(Beginning of Data section)

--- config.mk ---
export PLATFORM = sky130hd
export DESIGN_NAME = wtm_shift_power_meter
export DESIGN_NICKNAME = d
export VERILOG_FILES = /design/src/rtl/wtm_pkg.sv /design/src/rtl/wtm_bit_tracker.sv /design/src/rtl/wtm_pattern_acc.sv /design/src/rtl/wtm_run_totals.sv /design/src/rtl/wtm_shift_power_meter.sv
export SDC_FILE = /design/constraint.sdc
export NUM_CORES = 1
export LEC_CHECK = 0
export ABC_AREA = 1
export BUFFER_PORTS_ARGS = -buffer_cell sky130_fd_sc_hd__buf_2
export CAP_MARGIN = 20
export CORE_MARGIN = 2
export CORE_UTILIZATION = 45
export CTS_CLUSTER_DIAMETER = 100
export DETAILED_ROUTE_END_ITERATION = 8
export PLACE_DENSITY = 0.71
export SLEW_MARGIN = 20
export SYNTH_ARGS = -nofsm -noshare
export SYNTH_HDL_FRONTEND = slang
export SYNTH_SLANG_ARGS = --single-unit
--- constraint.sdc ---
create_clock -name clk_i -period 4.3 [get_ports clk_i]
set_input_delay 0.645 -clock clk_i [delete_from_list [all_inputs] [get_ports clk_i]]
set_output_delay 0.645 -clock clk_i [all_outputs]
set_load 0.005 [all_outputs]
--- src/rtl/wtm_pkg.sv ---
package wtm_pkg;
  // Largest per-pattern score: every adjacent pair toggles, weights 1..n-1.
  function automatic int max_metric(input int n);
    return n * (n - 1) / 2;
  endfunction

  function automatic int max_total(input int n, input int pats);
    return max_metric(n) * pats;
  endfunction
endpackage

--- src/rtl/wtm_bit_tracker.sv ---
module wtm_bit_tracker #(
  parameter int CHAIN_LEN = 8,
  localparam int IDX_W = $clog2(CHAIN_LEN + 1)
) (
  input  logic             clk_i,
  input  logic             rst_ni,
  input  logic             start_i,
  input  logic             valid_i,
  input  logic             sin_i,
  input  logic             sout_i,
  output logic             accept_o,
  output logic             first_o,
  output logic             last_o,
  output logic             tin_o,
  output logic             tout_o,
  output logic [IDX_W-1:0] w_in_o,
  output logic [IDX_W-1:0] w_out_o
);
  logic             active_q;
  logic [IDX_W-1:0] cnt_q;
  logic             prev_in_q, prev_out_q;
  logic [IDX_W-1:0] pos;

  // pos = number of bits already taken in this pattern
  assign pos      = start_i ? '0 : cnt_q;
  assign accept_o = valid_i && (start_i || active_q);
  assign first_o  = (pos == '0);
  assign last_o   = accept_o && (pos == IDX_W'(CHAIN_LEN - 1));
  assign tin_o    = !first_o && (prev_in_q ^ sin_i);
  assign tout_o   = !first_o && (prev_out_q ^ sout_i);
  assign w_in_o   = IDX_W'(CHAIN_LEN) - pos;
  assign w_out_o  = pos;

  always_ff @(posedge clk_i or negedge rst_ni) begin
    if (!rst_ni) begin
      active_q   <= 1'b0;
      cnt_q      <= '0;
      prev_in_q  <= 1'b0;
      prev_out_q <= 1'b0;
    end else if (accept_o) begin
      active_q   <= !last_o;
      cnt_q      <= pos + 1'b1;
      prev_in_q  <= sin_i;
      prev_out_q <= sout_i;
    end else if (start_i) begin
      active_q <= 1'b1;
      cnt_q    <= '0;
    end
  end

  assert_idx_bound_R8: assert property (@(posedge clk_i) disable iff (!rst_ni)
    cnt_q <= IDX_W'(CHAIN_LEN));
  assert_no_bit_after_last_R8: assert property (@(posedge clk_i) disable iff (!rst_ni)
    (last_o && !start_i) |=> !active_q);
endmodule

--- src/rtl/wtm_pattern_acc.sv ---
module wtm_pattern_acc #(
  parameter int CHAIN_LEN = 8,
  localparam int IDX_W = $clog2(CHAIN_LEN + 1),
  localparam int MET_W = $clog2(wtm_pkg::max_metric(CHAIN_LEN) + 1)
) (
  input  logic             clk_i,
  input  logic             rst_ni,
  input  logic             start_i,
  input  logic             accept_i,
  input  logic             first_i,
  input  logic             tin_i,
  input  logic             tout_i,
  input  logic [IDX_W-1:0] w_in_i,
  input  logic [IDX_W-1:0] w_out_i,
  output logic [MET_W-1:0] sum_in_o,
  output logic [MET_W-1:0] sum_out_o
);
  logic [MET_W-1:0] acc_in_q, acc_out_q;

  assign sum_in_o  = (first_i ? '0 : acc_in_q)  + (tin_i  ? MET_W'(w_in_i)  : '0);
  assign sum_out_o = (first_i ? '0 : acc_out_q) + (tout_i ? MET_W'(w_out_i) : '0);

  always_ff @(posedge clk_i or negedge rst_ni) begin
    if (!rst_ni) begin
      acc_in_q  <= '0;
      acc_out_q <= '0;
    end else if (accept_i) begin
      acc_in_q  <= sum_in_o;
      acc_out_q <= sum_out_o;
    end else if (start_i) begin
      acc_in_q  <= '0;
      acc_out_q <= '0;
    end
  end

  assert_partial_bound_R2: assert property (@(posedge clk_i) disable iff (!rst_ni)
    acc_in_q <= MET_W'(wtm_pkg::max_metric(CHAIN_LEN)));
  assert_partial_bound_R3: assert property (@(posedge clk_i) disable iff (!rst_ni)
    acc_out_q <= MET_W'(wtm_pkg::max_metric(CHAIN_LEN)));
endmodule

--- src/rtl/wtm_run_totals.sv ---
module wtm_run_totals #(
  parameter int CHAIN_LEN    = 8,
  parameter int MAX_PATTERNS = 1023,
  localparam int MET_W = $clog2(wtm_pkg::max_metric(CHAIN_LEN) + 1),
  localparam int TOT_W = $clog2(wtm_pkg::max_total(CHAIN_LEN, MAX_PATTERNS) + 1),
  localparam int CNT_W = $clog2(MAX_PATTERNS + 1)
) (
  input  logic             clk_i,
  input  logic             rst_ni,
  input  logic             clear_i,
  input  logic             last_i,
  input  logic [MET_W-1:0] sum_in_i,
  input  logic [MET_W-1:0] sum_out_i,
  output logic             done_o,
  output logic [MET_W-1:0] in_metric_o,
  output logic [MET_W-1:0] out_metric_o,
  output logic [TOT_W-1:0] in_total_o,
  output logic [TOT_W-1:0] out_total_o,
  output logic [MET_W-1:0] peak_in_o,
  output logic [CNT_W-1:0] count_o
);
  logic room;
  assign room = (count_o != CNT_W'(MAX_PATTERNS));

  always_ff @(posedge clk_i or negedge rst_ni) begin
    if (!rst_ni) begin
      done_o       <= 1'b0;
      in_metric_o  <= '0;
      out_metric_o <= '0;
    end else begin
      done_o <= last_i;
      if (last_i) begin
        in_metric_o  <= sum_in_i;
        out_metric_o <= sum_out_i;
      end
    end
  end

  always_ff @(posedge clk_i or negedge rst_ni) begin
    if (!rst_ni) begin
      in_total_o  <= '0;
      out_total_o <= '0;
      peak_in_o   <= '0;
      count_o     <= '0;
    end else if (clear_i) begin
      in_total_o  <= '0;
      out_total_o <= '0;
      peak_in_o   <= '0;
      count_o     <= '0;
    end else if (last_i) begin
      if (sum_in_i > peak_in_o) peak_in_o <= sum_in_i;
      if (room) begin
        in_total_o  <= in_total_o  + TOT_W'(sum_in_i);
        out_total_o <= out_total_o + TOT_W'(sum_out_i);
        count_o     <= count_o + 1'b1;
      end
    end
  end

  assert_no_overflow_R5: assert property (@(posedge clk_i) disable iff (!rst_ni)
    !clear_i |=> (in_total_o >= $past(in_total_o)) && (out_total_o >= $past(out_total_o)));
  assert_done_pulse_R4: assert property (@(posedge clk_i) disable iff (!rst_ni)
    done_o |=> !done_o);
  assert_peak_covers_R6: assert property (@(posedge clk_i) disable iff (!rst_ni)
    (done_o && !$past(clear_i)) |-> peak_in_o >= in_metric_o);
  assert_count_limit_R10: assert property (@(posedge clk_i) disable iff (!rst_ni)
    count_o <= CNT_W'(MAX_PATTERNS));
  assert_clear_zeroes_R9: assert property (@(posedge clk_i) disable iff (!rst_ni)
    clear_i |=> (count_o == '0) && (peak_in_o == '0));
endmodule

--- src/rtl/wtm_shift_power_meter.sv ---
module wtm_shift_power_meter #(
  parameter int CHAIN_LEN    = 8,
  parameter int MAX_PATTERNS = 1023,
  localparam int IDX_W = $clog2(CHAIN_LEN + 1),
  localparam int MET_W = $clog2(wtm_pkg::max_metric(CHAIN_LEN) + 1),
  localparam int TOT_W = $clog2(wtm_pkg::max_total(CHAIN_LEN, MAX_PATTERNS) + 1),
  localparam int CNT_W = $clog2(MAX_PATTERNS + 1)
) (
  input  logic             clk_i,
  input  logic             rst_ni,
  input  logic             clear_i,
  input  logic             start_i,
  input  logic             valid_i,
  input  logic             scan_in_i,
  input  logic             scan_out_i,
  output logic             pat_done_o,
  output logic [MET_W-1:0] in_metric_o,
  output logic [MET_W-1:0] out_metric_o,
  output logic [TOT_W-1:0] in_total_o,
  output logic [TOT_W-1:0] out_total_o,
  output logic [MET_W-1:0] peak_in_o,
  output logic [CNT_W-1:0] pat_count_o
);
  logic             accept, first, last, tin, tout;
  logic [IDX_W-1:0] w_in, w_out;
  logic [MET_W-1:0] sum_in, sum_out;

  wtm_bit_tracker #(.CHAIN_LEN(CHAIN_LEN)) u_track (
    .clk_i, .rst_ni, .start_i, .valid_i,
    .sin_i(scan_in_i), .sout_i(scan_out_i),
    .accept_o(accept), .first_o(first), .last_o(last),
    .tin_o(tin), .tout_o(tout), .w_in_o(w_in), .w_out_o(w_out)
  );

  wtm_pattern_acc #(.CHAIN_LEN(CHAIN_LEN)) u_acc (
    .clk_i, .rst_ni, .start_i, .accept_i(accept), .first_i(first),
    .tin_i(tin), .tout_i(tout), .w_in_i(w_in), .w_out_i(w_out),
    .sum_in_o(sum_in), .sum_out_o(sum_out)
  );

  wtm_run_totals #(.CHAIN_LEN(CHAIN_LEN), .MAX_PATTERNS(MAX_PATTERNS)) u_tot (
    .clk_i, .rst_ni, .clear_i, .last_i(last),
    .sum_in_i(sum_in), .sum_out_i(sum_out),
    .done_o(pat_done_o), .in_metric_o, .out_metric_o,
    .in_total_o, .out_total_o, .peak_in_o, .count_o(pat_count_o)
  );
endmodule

(End of Data section)

Problem to solve: Everything from the first line of the material through the line containing "export VERILOG_FILES = /design/src/rtl/wtm_pkg.sv" is to be printed exactly; lines after that are to be left out.

Solution to this problem:
--- config.mk ---
export PLATFORM = sky130hd
export DESIGN_NAME = wtm_shift_power_meter
export DESIGN_NICKNAME = d
export VERILOG_FILES = /design/src/rtl/wtm_pkg.sv /design/src/rtl/wtm_bit_tracker.sv /design/src/rtl/wtm_pattern_acc.sv /design/src/rtl/wtm_run_totals.sv /design/src/rtl/wtm_shift_power_meter.sv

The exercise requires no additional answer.